Already on GitHub? Sign in to your account

Allow Unicode characters in GDScript identifiers #916

Closed
Zireael07 opened this issue May 27, 2020 · 46 comments · Fixed by godotengine/godot#71676
Closed

Allow Unicode characters in GDScript identifiers #916

Zireael07 opened this issue May 27, 2020 · 46 comments · Fixed by godotengine/godot#71676
Milestone

Comments

@Zireael07
Copy link

Describe the project you are working on:
2d space game

Describe the problem or limitation you are having in your project:
Can't use scientific symbols or accented letters (and my native language has some, often creating minimal pairs with unaccented ones) in variable names (scientific symbols would massively shorten some variables I use)

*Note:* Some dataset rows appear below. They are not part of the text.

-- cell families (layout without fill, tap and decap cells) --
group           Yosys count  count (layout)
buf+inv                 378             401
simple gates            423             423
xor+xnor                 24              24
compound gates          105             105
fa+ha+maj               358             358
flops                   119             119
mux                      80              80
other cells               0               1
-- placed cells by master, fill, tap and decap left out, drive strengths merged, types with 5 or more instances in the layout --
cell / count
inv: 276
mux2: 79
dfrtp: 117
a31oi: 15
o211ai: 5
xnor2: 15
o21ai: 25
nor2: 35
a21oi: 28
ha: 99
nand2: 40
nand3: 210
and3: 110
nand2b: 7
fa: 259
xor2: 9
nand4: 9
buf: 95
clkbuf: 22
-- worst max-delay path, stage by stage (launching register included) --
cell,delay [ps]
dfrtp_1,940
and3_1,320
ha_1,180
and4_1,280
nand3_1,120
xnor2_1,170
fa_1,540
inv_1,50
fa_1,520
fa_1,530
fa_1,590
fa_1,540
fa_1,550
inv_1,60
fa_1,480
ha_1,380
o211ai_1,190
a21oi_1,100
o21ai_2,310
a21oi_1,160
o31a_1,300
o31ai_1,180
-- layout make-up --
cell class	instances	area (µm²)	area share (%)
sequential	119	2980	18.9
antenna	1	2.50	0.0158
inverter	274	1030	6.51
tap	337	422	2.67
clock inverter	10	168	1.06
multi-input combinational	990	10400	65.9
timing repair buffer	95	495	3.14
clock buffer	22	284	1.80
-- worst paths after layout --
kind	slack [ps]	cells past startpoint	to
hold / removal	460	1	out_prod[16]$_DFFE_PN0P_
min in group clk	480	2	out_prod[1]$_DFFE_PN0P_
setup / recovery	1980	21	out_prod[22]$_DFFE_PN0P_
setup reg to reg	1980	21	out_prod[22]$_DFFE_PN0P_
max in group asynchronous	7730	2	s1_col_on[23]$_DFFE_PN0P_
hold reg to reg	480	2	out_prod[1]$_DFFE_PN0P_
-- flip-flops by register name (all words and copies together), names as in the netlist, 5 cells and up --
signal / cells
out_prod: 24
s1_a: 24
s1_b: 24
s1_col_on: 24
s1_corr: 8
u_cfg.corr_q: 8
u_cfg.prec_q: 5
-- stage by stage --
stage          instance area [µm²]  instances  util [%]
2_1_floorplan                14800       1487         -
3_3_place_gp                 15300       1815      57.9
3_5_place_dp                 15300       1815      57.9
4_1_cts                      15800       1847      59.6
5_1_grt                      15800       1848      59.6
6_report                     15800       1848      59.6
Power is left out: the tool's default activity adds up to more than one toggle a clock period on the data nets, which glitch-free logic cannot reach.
File: src/rtl/cmp_diff.sv
module cmp_diff #(
  parameter int unsigned W  = 32,
  localparam int unsigned XW = W + 1
) (
  input  logic [XW-1:0] a_i,
  input  logic [XW-1:0] b_i,
  output logic [XW-1:0] diff_o,
  output logic          zero_o,
  output logic          neg_o
);
  function automatic logic [XW-1:0] sub_wide(input logic [XW-1:0] x,
                                             input logic [XW-1:0] y);
    return x + ~y + {{(XW-1){1'b0}}, 1'b1};
  endfunction

  assign diff_o = sub_wide(a_i, b_i);
  assign zero_o = ~|diff_o;
  assign neg_o  = diff_o[XW-1];
endmodule

File: src/rtl/cmp_cond.sv
module cmp_cond
  import cmp_pkg::*;
(
  input  cmp_rel_e rel_i,
  input  logic     zero_i,
  input  logic     neg_i,
  output logic     cond_o
);
  always_comb begin
    cond_o = rel_resolve(rel_i, zero_i, neg_i);
  end
endmodule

Another example use case: godotengine/godot#24785 (comment)

Describe the feature / enhancement and how it helps to overcome the problem or limitation:
Allow unicode characters in GDScript identifiers

Describe how your proposal will work, with code, pseudocode, mockups, and/or diagrams:

If this enhancement will not be used often, can it be worked around with a few lines of script?:
Nope, requires core changes (parser)

Is there a reason why this should be core and not an add-on in the asset library?:
Not possible to do via add-on due to parser changes.

Original issue: godotengine/godot#24785

IIRC this is not covered in @vnen's GDScript rework.

@Calinou
Copy link
Member

Calinou commented May 27, 2020

I think @vnen was working on adding this a few days ago.

@vnen
Copy link
Member

vnen commented May 27, 2020

Well, this works. Question is if we really want it:

gdscript-emoji

@vnen
Copy link
Member

vnen commented May 27, 2020

BTW, I did this very naively in this example, accepting anything that's beyond basic ASCII range. This would accept symbols and things that look like space to be part of identifiers.

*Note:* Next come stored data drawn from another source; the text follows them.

[config.mk]
export PLATFORM = sky130hd
export DESIGN_NAME = ghash_mac
export DESIGN_NICKNAME = d
export VERILOG_FILES = /design/src/rtl/ghash_mac_pkg.sv /design/src/rtl/ghash_operand_prep.sv /design/src/rtl/ghash_bit_step.sv /design/src/rtl/ghash_seq_ctrl.sv /design/src/rtl/ghash_mac.sv
export SDC_FILE = /design/constraint.sdc
export NUM_CORES = 1
export LEC_CHECK = 0
export BUFFER_PORTS_ARGS = -buffer_cell sky130_fd_sc_hd__buf_2
export CORE_MARGIN = 5
export CORE_UTILIZATION = 40
export CTS_CLUSTER_DIAMETER = 200
export DETAILED_ROUTE_END_ITERATION = 7
export GPL_TIMING_DRIVEN = 1
export MAX_ROUTING_LAYER = met4
export PLACE_DENSITY = 0.7
export SYNTH_ARGS = -nofsm -noshare
export SYNTH_HDL_FRONTEND = slang
export SYNTH_SLANG_ARGS = --single-unit
[constraint.sdc]
create_clock -name clk -period 1.8 [get_ports clk]
set_input_delay 0.18 -clock clk [delete_from_list [all_inputs] [get_ports clk]]
set_output_delay 0.18 -clock clk [all_outputs]
set_load 0.01 [all_outputs]
[src/rtl/ghash_mac_pkg.sv]
package ghash_mac_pkg;

  // Width of one GHASH field element (fixed by the field itself)
  localparam int unsigned GF_BITS  = 128;
  localparam int unsigned BYTE_W   = 8;
  localparam int unsigned GF_BYTES = GF_BITS / BYTE_W;

  typedef logic [GF_BITS-1:0] gf_t;

  typedef enum logic {
    MODE_MUL = 1'b0,   // Y * H
    MODE_ACC = 1'b1    // (Y ^ X) * H
  } mac_mode_e;

  // Multiplication state carried from one step to the next
  typedef struct packed {
    gf_t acc;    // running product
    gf_t mcand;  // multiplicand, scaled by x once per step
  } gf_state_t;

  // Reverse the bit order inside each byte, keep byte positions
  function automatic gf_t brev_bytes(input gf_t v);
    gf_t r;
    for (int b = 0; b < GF_BYTES; b++) begin
      for (int k = 0; k < BYTE_W; k++) begin
        r[BYTE_W*b + k] = v[BYTE_W*b + (BYTE_W-1) - k];
      end
    end
    return r;
  endfunction

  // Multiply the multiplicand by x, folding the overflow back in with poly
  function automatic gf_t gf_times_x(input gf_t v, input logic [BYTE_W-1:0] poly);
    gf_t r;
    r = {v[GF_BITS-2:0], 1'b0};
    if (v[GF_BITS-1]) begin
      r[BYTE_W-1:0] = r[BYTE_W-1:0] ^ poly;
    end
    return r;
  endfunction

  // One bit-serial step: conditional add, then scale the multiplicand
  function automatic gf_state_t gf_step(input gf_state_t st, input logic sel,
                                        input logic [BYTE_W-1:0] poly);
    gf_state_t n;
    n.acc   = sel ? (st.acc ^ st.mcand) : st.acc;
    n.mcand = gf_times_x(st.mcand, poly);
    return n;
  endfunction

endpackage

[src/rtl/ghash_operand_prep.sv]
module ghash_operand_prep
  import ghash_mac_pkg::*;
#(
  parameter int unsigned WORD_W    = 32,
  parameter int unsigned NUM_WORDS = GF_BITS / WORD_W
) (
  input  logic                              acc_mode,
  input  logic [NUM_WORDS-1:0][WORD_W-1:0]  y_w,
  input  logic [NUM_WORDS-1:0][WORD_W-1:0]  x_w,
  input  logic [NUM_WORDS-1:0][WORD_W-1:0]  h_w,
  output gf_t                               mplier_rev,
  output gf_t                               mcand_rev
);

  localparam int unsigned BYTES_PER_WORD = WORD_W / BYTE_W;

  gf_t mplier_flat;
  gf_t mcand_flat;

  // Word i sits at bits i*WORD_W upward of the element
  for (genvar w = 0; w < NUM_WORDS; w++) begin : g_word
    assign mplier_flat[w*WORD_W +: WORD_W] =
      (mac_mode_e'(acc_mode) == MODE_ACC) ? (y_w[w] ^ x_w[w]) : y_w[w];
    assign mcand_flat[w*WORD_W +: WORD_W] = h_w[w];

    // Reverse each byte of this word in place
    for (genvar b = 0; b < BYTES_PER_WORD; b++) begin : g_byte
      for (genvar k = 0; k < BYTE_W; k++) begin : g_bit
        localparam int unsigned DST = w*WORD_W + b*BYTE_W + k;
        localparam int unsigned SRC = w*WORD_W + b*BYTE_W + (BYTE_W-1) - k;
        assign mplier_rev[DST] = mplier_flat[SRC];
        assign mcand_rev[DST]  = mcand_flat[SRC];
      end
    end
  end

endmodule

[src/rtl/ghash_bit_step.sv]
module ghash_bit_step
  import ghash_mac_pkg::*;
#(
  parameter logic [BYTE_W-1:0] REDUCE_POLY = 8'h87
) (
  input  gf_state_t cur,
  input  logic      sel_bit,
  output gf_state_t nxt
);

  always_comb begin
    nxt = gf_step(cur, sel_bit, REDUCE_POLY);
  end

endmodule

[src/rtl/ghash_seq_ctrl.sv]
module ghash_seq_ctrl #(
  parameter int unsigned NBITS = 128,
  localparam int unsigned CNT_W = $clog2(NBITS)
) (
  input  logic             clk,
  input  logic             rst_n,
  input  logic             start,
  output logic             busy,
  output logic             done,
  output logic             load_evt,
  output logic             last_evt,
  output logic [CNT_W-1:0] bit_idx
);

  localparam logic [CNT_W-1:0] LAST_IDX = CNT_W'(NBITS - 1);

  logic             busy_q;
  logic             done_q;
  logic [CNT_W-1:0] idx_q;

  assign load_evt = start && !busy_q;
  assign last_evt = busy_q && (idx_q == LAST_IDX);

  always_ff @(posedge clk or negedge rst_n) begin
    if (!rst_n) begin
      busy_q <= 1'b0;
      done_q <= 1'b0;
      idx_q  <= '0;
    end else begin
      done_q <= last_evt;
      if (load_evt) begin
        busy_q <= 1'b1;
        idx_q  <= '0;
      end else if (busy_q) begin
        idx_q <= idx_q + 1'b1;
        if (last_evt) begin
          busy_q <= 1'b0;
        end
      end
    end
  end

  assign busy    = busy_q;
  assign done    = done_q;
  assign bit_idx = idx_q;

endmodule

[src/rtl/ghash_mac.sv]
module ghash_mac
  import ghash_mac_pkg::*;
#(
  parameter int unsigned       WORD_W      = 32,
  parameter logic [7:0]        REDUCE_POLY = 8'h87,
  localparam int unsigned      NUM_WORDS   = GF_BITS / WORD_W,
  localparam int unsigned      CNT_W       = $clog2(GF_BITS)
) (
  input  logic                              clk,
  input  logic                              rst_n,
  input  logic                              start_i,
  input  logic                              acc_mode_i,
  input  logic [NUM_WORDS-1:0][WORD_W-1:0]  y_i,
  input  logic [NUM_WORDS-1:0][WORD_W-1:0]  x_i,
  input  logic [NUM_WORDS-1:0][WORD_W-1:0]  h_i,
  output logic                              busy_o,
  output logic                              done_o,
  output logic [NUM_WORDS-1:0][WORD_W-1:0]  z_o
);

  // Named internal events, brought out for the checker
  logic             load_evt;
  logic             last_evt;
  logic [CNT_W-1:0] bit_idx;
  logic             sel_bit;

  gf_t       mplier_rev;
  gf_t       mcand_rev;
  gf_t       mplier_q;
  gf_state_t st_q;
  gf_state_t st_nxt;
  gf_t       res_q;

  ghash_operand_prep #(
    .WORD_W    (WORD_W),
    .NUM_WORDS (NUM_WORDS)
  ) u_prep (
    .acc_mode   (acc_mode_i),
    .y_w        (y_i),
    .x_w        (x_i),
    .h_w        (h_i),
    .mplier_rev (mplier_rev),
    .mcand_rev  (mcand_rev)
  );

  ghash_seq_ctrl #(
    .NBITS (GF_BITS)
  ) u_ctrl (
    .clk      (clk),
    .rst_n    (rst_n),
    .start    (start_i),
    .busy     (busy_o),
    .done     (done_o),
    .load_evt (load_evt),
    .last_evt (last_evt),
    .bit_idx  (bit_idx)
  );

  // Multiplier is shifted right, so the bit under test is always bit 0
  assign sel_bit = mplier_q[0];

  ghash_bit_step #(
    .REDUCE_POLY (REDUCE_POLY)
  ) u_step (
    .cur     (st_q),
    .sel_bit (sel_bit),
    .nxt     (st_nxt)
  );

  always_ff @(posedge clk or negedge rst_n) begin
    if (!rst_n) begin
      mplier_q <= '0;
      st_q     <= '0;
      res_q    <= '0;
    end else begin
      if (load_evt) begin
        mplier_q <= mplier_rev;
        st_q     <= '{acc: '0, mcand: mcand_rev};
      end else if (busy_o) begin
        mplier_q <= {1'b0, mplier_q[GF_BITS-1:1]};
        st_q     <= st_nxt;
      end
      if (last_evt) begin
        res_q <= brev_bytes(st_nxt.acc);
      end
    end
  end

  assign z_o = res_q;

endmodule

Word level (Yosys, flattened, before mapping)
Cells that the tools add are included.
{ "word_totals": {"ff_bits": 521, "in_bits": 388, "out_inout_bits": 130} }
{ "classes": {"n_addsub": 1, "eq_ne": 1, "muxes": 15, "n_bitwise": 6, "reduce_logical": 4} }
{ "op_table": {"columns": ["cell", "n"], "rows": [
  ["2-to-1 mux 256 bit", 2],
  ["2-to-1 mux 128 bit", 3],
  ["2-to-1 mux 32 bit", 4],
  ["XOR 128 bit", 1],
  ["XOR 32 bit", 4],
  ["2-to-1 mux 7 bit", 2],
  ["2-to-1 mux 8 bit", 1],
  ["adder 7 x 1 -> 7 bit (second input constant)", 1],
  ["== test 7 bit (second input constant)", 1],
  ["NOT 4 bit", 1],
  ["2-to-1 mux 1 bit", 3],
  ["logical AND 1 bit", 2],
  ["nonzero test 2 bit", 1],
  ["zero test 1 bit", 1]
]} }

Logic depth before layout (Yosys ltp)
{ "logic_depth": {"ltp_word": 5, "mapped_depth": 7, "ltp_nobuf": 4} }

Cells and area by module
Synthesis repeated with hierarchy kept, for this count alone.
{ "hier_totals": {"hier_cells": 2620, "hier_area_um2": 27622.7} }
{ "by_module_without_submodules": {"columns": ["mod", "n_inst", "cells_per_inst", "area_each_um2"], "rows": [
  ["ghash_mac", 1, 1792, 21795.9],
  ["ghash_bit_step", 1, 398, 2720.1],
  ["ghash_operand_prep", 1, 398, 2716.4],
  ["ghash_seq_ctrl", 1, 32, 390.4]
]} }

Worst setup path before layout
No wires, ideal clock.
{ "synth_path": {"path_type": "flip-flop to flip-flop", "from": "reg u_ctrl.idx_q[0] (netlist: u_ctrl.bit_idx[0])", "to": "reg res_q[100] (netlist: z_o[100])", "arrival_time_ns": 1.519, "required_ns": 1.673, "slack_ns": 0.154, "stages_incl_launch_ff": 7, "path_cell_list": "dfrtp_1 > ha_1 > nand4_2 > nor2_4 > buf_8 > buf_8 > mux2_1"} }
{ "synth_between": {"elab_chain_len": 2} }
{ "synth_lines": {"columns": ["element", "line_no", "text"], "rows": [
  ["start, declared", "ghash_seq_ctrl.sv:19", "logic [CNT_W-1:0] idx_q;"],
  ["start signal, assigned", "ghash_seq_ctrl.sv:35", "idx_q <= idx_q + 1'b1;"],
  ["== test 7 bit", "ghash_seq_ctrl.sv:22", "assign last_evt = busy_q && (idx_q == LAST_IDX);"],
  ["logical AND 1 bit", "ghash_seq_ctrl.sv:22", null],
  ["end signal, assigned", "ghash_mac.sv:84", "res_q <= brev_bytes(st_nxt.acc);"],
  ["end, declared", "ghash_mac.sv:32", "gf_t res_q;"]
]} }
Every way passes these cells.
A chain may end at the register's enable or synchronous reset.

Worst setup path after layout
{ "layout_path": {"from": "reg u_ctrl.idx_q[1] (netlist: u_ctrl.bit_idx[1])", "to": "reg res_q[103] (netlist: z_o[103])"} }
The elaborated chain is that of the path after synthesis.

Doing this properly would require following the Unicode Standard Annex 31: https://unicode.org/reports/tr31

Or maybe we can expect users to use this responsibly and any report of those characters being allowed will be closed as not-a-bug.

@Calinou
Copy link
Member

Calinou commented May 27, 2020

@vnen We could probably disallow having irregular whitespace characters anywhere else than in strings and comments.

@txj-mssl
Copy link

I would like to support the use of unicode for identifiers。
The end result of this question, support or no support?

@txj-mssl
Copy link

The popular c# and python both support unicode, and if godot wants to have more users in the non-English speaking world, it must support unicode

@Calinou Calinou changed the title Unicode characters in GDScript identifiers Allow Unicode characters in GDScript identifiers May 28, 2020
@vnen
Copy link
Member

vnen commented May 28, 2020

I would like to support the use of unicode for identifiers。
The end result of this question, support or no support?

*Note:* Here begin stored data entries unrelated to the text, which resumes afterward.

`src/rtl/pwm_idle_ctl.sv`:
```
module pwm_idle_ctl #(
  parameter int NCH        = 2,
  parameter int CODE_W     = 12,
  parameter int CLK_HZ     = 1_000_000,
  parameter int TIMEOUT_MS = 60
) (
  input  logic                    clk,
  input  logic                    rst_n,
  input  logic [NCH-1:0]          pwm_lvl,
  input  logic [NCH-1:0]          pwm_rise,
  input  logic [NCH-1:0]          code_vld,
  input  logic [NCH*CODE_W-1:0]   code_in,
  input  logic                    hold_mode,
  input  logic                    pd_n,
  input  logic                    ext_ref,
  output logic [NCH*CODE_W-1:0]   code_out,
  output logic [NCH-1:0]          out_en,
  output logic                    ref_en
);
  localparam int TO_CYC = (CLK_HZ / 1000) * TIMEOUT_MS;
  localparam int CW     = $clog2(TO_CYC + 1);
  localparam logic [CW-1:0] T_END  = CW'(TO_CYC);
  localparam logic [CW-1:0] T_LAST = CW'(TO_CYC - 1);

  logic [1:0] mode_q, pd_q, ext_q;
  always_ff @(posedge clk or negedge rst_n)
    if (!rst_n) begin
      mode_q <= 2'b00;
      pd_q   <= 2'b11;
      ext_q  <= 2'b00;
    end else begin
      mode_q <= {mode_q[0], hold_mode};
      pd_q   <= {pd_q[0], pd_n};
      ext_q  <= {ext_q[0], ext_ref};
    end

  wire mode_s = mode_q[1];
  wire pd_s   = ~pd_q[1];
  wire ext_s  = ext_q[1];

  logic [NCH-1:0] oe_int;

  for (genvar ch = 0; ch < NCH; ch++) begin : g_ch
    logic [CW-1:0]     cnt;
    logic              recent, armed, idle, idle_hi, pol, por, have, lvl_q, oe;
    logic [CODE_W-1:0] code_r, shown;

    wire expired = (cnt == T_END);
    wire fall    = lvl_q & ~pwm_lvl[ch];
    wire dark_pd = pd_s & mode_s;
    wire tick    = (cnt == T_LAST) & ~pwm_rise[ch];
    wire take    = code_vld[ch] & armed;

    always_ff @(posedge clk or negedge rst_n)
      if (!rst_n) begin
        cnt <= T_END; recent <= 1'b0; armed <= 1'b0; idle <= 1'b1;
        idle_hi <= 1'b0; pol <= 1'b0; por <= 1'b1; have <= 1'b0;
        lvl_q <= 1'b0; code_r <= '0;
      end else begin
        lvl_q <= pwm_lvl[ch];
        if (por) pol <= mode_s;
        if (dark_pd) begin
          cnt <= T_END; recent <= 1'b0; armed <= 1'b0; idle <= 1'b1;
          idle_hi <= 1'b0; pol <= 1'b1; por <= 1'b0; have <= 1'b0;
        end else begin
          if (pwm_rise[ch]) begin
            cnt <= '0; recent <= 1'b1; armed <= recent;
          end else if (expired && fall) cnt <= '0;
          else if (!expired) cnt <= cnt + CW'(1);
          if (tick) begin
            recent <= 1'b0; armed <= 1'b0; idle <= 1'b1;
            idle_hi <= pwm_lvl[ch]; pol <= mode_s; por <= 1'b0;
          end
          if (take) begin
            code_r <= code_in[ch*CODE_W +: CODE_W];
            idle <= 1'b0; pol <= mode_s; por <= 1'b0; have <= 1'b1;
            if (!pwm_rise[ch]) armed <= 1'b0;
          end
        end
      end

    always_comb begin
      oe    = 1'b1;
      shown = code_r;
      if (idle) begin
        if (!pol)                  shown = idle_hi ? {CODE_W{1'b1}} : '0;
        else if (!(idle_hi && have)) begin
          oe    = 1'b0;
          shown = '0;
        end
      end
    end

    assign oe_int[ch] = oe;
    assign out_en[ch] = oe & ~pd_s;
    assign code_out[ch*CODE_W +: CODE_W] = pd_s ? '0 : shown;

    AST_IDLE_AT_LIMIT: assert property (@(posedge clk) disable iff (!rst_n)
      (tick && !dark_pd) |=> idle);
    AST_FAR_PAIR_IGNORED: assert property (@(posedge clk) disable iff (!rst_n)
      (code_vld[ch] && !armed) |=> $stable(code_r));
    AST_PD_DARK: assert property (@(posedge clk) disable iff (!rst_n)
      (pd_s && $past(pd_s)) |-> (code_out[ch*CODE_W +: CODE_W] == '0 && !out_en[ch]));
    AST_SH_PD_REARM: assert property (@(posedge clk) disable iff (!rst_n)
      dark_pd |=> (!armed && !have));
  end

  assign ref_en = ~pd_s & ~ext_s & (|oe_int);

  AST_REF_NEEDS_OUTPUT: assert property (@(posedge clk) disable iff (!rst_n)
    ref_en |-> (|out_en));
endmodule

```
`config.mk`:
```
export PLATFORM = sky130hd
export DESIGN_NAME = pwm_idle_ctl
export DESIGN_NICKNAME = d
export VERILOG_FILES = /design/src/rtl/pwm_idle_ctl.sv
export SDC_FILE = /design/constraint.sdc
export NUM_CORES = 1
export LEC_CHECK = 0
export ABC_AREA = 0
export BUFFER_PORTS_ARGS = -buffer_cell sky130_fd_sc_hd__clkbuf_2
export CAP_MARGIN = 25
export CORE_MARGIN = 4
export CORE_UTILIZATION = 48
export CTS_BUF_LIST = sky130_fd_sc_hd__clkbuf_4 sky130_fd_sc_hd__clkbuf_8
export CTS_CLUSTER_DIAMETER = 60
export DETAILED_ROUTE_END_ITERATION = 16
export GPL_ROUTABILITY_DRIVEN = 0
export PLACE_DENSITY = 0.69
export REMOVE_ABC_BUFFERS = 1
export SYNTH_ARGS = -nofsm -noshare
export SYNTH_HDL_FRONTEND = slang
export SYNTH_SLANG_ARGS = --single-unit
```
`constraint.sdc`:
```
create_clock -name clk -period 2.6 [get_ports clk]
set_input_delay 0.39 -clock clk [delete_from_list [all_inputs] [get_ports clk]]
set_output_delay 0.39 -clock clk [all_outputs]
set_load 0.03 [all_outputs]
```
==> key figures <==
Synthesis
  • Post-synthesis instance total: 381
  • EDFF count, synth: 0
  • Post-synthesis compound-gate area fraction: 10.24%
  • Syn Area/Cell: ~10 um^2
  • Synth top area cells: dfrtp_1, dfstp_2, mux2_2, a21boi_0, nand2_1
  • Post-synthesis mux area share: 8.352%
  • Post-synth ARST share: 100.0%
  • Post-Synth Simple-Gate Area: 21.26%
  • Ys flop type: dfrtp_1
  • Yosys warnings: 0
  • Post-synthesis adder-cell area fraction: 1.256%
  • Post-Synth XOR/XNOR Area: 5.934%
  • Post-synth cell types: 47
  • Number of synthesized register bits: 78
  • Netlist Area Pre-Place: about 4000 um^2
  • Yosys top cell area share: 36.42%
  • Largest family of logic cells by synthesized area: simple AND/OR/NAND/NOR gates
  • Seq/Total Area, Yosys: 49.61%
  • Largest area contributor in the netlist: dfrtp_1

Placement
  • HPWL after detailed placement: roughly 5700 um
  • I/O Buffers: 61

Timing
  • Clock Skew: 0.01218 ns
  • FMAX: 448.5 MHz
  • Slew HR: 38.55%
  • Unrepaired setup endpoints after global routing: false
  • Pins Over Slew Limit: 0
  • Setup TNS: 0 ns
  • Worst slew pin tran: roughly 0.92 ns
  • Fin crit period: 2.230 ns
  • Final hold vios: 0
  • Final setup vio count: 0
  • Final period utilization: 85.75%

Worst setup path
  • Reg2Reg Depth: 5
  • FF-to-FF setup slack: between 0.6 and 0.7 ns
  • Bufs and invs on worst path: 1
  • Worst setup SP type: register
  • FF-to-FF End: g_ch[1].code_r[6]
  • CP max-delay cell: dfstp_2
  • Crit Path Category: register to output pin
  • Worst-path maximum fanout: 13
  • WP data required: 2.21 ns
  • Ordered cell list for the critical path: nand2_1, o21a_1, o21ba_2, clkbuf_2
  • Max incr delay on CP: 0.55 ns
  • CP endpoint kind: output pin
  • CP top delay family: flip-flops
  • Worst R2R Start: pd_q[1]
  • Crit path DAT: 1.84 ns

Route
  • DRT antenna net count: 0
  • Vias: ~2,900
  • Vias/cell: ~5.4
  • Final wirelength: about 8200 um
  • Initial drt markers: 93
  • Average wire per standard cell: 15.02 um
  • # DRC: 0
  • Drt pass-1 iters: 4

Pwr
  • Pwr/cell area: between 600 and 700 nW/um^2
  • Peak supply drop: 0.4534 mV
  • Static leakage: approximately 2 nW

Finish
  • Final Util: 58.01%
  • FILL cells: 681
  • Multi-input gate area: 1874 um^2
  • Antenna fix cells: 0
  • Post-layout net count: ~480
  • FF+latch area: around 2000 um^2
  • Area Growth Syn to Fin: 14.82%
  • Share of cells above drive strength 1: 32.13%

Global route
  • GRT Overall Usage: 17.19%
  • First-pass GRT wire length: around 14,000 um
  • Vias in the first global route: 2,960
  • Total grt overflow: 0
  • Largest net degree at the start of global routing: 76
  • Initial antenna violation count: 0

Floorplanning
  • Initial Utilization: 50.52%
  • Num rows: 32
  • Core ar.: ~8000 um^2
  • Die Ht: 99.12 um
  • # IOs: 62
  • Die area: around 9800 um^2
  • Die Wd: 99.12 um

Hold path
  • Worst Hold Path EP: pd_q[0]
  • Min-Delay Path Class: input port to register
  • Worst hold stages: 1
  • Worst hold start: pd_n

Outcome
  • Status: completed

Run
  • Max-cap violations: 0

Clock network
  • Hold Buf Count CTS: 0
  • CTS tree: built
  • Sink Count: 78
  • Clk_lat worst skew: 0.35 ns
  • Number of post-CTS setup repair buffers: 0
  • CTS Buf Count: 9
  • Clock transition at path regs: roughly 0.090 ns
  • Root Buffer: clkbuf_8
  • CTS resizes: 0
  • CTS Buffer Depth: 2
  • H-tree depth: 3
-- power breakdown --
| part | leakage (nW) | switching [W] | total, W | internal, W |
|---|---|---|---|---|
| logic | 0.945 | 0.000270 | 0.000486 | 0.000216 |
| clock network | 0.105 | 0.000496 | 0.000963 | 0.000467 |
| registers | 0.935 | 0.000114 | 0.00150 | 0.00139 |
-- through the flow --
step | power [W] | std cells | cell area, um^2 | hold WS, ns | worst slack (ns)
after detailed placement | 0.002016 | 528 | 4365 | 0.3403 | 0.6919
final | 0.002950 | 544 | 4576 | 0.1049 | 0.3705
after CTS | 0.002986 | 544 | 4576 | 0.08912 | 0.3405
after global routing | 0.003107 | 544 | 4576 | 0.07542 | 0.2424
after global placement | 0.001991 | 528 | 4365 | 0.3353 | 0.7329
after floorplan | 0.001831 | 360 | 3892 | 0.09441 | 0.5081
-- cell families (layout without fill, tap and decap cells) --
| family | Yosys count | count (layout) |
|---|---|---|
| xor gates and xnor gates | 27 | 27 |
| adders and majority gates | 4 | 4 |
| buffers and inverters | 32 | 93 |
| AOI/OAI and AO/OA | 60 | 60 |
| and+or+nand+nor | 150 | 150 |
| muxes | 30 | 30 |
| DFF | 78 | 78 |
-- registers in the layout, summed over array words and instances (netlist names) --
register,flops
g_ch.lvl_q,2
g_ch.por,2
g_ch.code_r,24
g_ch.idle_hi,2
g_ch.idle,2
g_ch.cnt,32
pd_q,2
mode_q,2
ext_q,2
g_ch.recent,2
g_ch.armed,2
g_ch.pol,2
g_ch.have,2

This is an open discussion, there's no conclusion yet.

There's a few challenges to overcome:

  1. The code editor font has no fallback. So you need a font with all glyphs otherwise you might put a character that doesn't show in the editor. This needs to be fixed.
  2. As I mentioned, we should probably follow UAX#31 (like Python does) instead of allowing any character in the identifier. Otherwise space characters could be inserted in an identifier and become tricky to see. Maybe it's not a problem: let users misuse it, but I want some conclusion on this regard.

We could probably disallow having irregular whitespace characters anywhere else than in strings and comments.

That's already the case, I think. But to forbid those inside identifiers would need a blacklist of sorts.

@mischiefaaron
Copy link

Yes, I very much want it. But perhaps it might cause trouble to implement something like that in declarations. For strings & comments however I am fully aboard.

@vnen
Copy link
Member

vnen commented Jun 15, 2020

Yes, I very much want it. But perhaps it might cause trouble to implement something like that in declarations. For strings & comments however I am fully aboard.

It already works on strings and comments. The problem, as I mentioned, is that the code editor font doesn't have full Unicode and it doesn't allow fallback fonts. So if you want emoji or something, you have to change to a font which support those (like I did in the example image) and I couldn't find a monospace font that worked.

@mischiefaaron
Copy link

So what we would need to do is find a monospace font that would look good in Godot's code editor, has full unicode support and the proper licensing... then we can make it a proposal so that emoji support could be implemented, correct?

@txj-mssl
Copy link

That's probably it, I don't know.

@Calinou
Copy link
Member

Calinou commented Jun 16, 2020

@agameraaron I don't know of any open source monospace font that includes good emoji support.

Hack and its parent DejaVu Sans Mono have a very extensive character set, but they don't support colored emoji. (Monochrome emoji can be tough to understand, so I wouldn't recommend settling for them.)

Also, why wouldn't the code editor font allow fallbacks? It uses a DynamicFont just like everything else in the Godot editor.

@vnen
Copy link
Member

vnen commented Jun 16, 2020

@Calinou

Also, why wouldn't the code editor font allow fallbacks? It uses a DynamicFont just like everything else in the Godot editor.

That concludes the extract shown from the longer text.